Segment Start: Input records
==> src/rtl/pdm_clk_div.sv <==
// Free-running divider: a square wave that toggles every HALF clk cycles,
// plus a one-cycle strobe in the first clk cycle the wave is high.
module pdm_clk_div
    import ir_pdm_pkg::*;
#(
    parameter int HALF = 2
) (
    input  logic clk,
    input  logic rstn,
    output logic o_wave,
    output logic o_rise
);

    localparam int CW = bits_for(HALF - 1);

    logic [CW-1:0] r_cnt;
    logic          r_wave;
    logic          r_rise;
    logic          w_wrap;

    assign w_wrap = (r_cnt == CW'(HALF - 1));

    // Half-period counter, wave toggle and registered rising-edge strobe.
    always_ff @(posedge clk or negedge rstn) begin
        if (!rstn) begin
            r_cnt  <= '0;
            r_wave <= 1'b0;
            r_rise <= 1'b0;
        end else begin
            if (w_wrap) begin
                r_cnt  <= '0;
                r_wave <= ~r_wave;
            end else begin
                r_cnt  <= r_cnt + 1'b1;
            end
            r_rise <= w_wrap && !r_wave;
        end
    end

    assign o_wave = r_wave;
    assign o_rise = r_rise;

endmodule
Segment End: Input records
## [Activity]
From the first line of the data through the line with "r_cnt + 1'b1;", quote each line exactly and add nothing else.

## [Exercise answer]
==> src/rtl/pdm_clk_div.sv <==
// Free-running divider: a square wave that toggles every HALF clk cycles,
// plus a one-cycle strobe in the first clk cycle the wave is high.
module pdm_clk_div
    import ir_pdm_pkg::*;
#(
    parameter int HALF = 2
) (
    input  logic clk,
    input  logic rstn,
    output logic o_wave,
    output logic o_rise
);

    localparam int CW = bits_for(HALF - 1);

    logic [CW-1:0] r_cnt;
    logic          r_wave;
    logic          r_rise;
    logic          w_wrap;

    assign w_wrap = (r_cnt == CW'(HALF - 1));

    // Half-period counter, wave toggle and registered rising-edge strobe.
    always_ff @(posedge clk or negedge rstn) begin
        if (!rstn) begin
            r_cnt  <= '0;
            r_wave <= 1'b0;
            r_rise <= 1'b0;
        end else begin
            if (w_wrap) begin
                r_cnt  <= '0;
                r_wave <= ~r_wave;
            end else begin
                r_cnt  <= r_cnt + 1'b1;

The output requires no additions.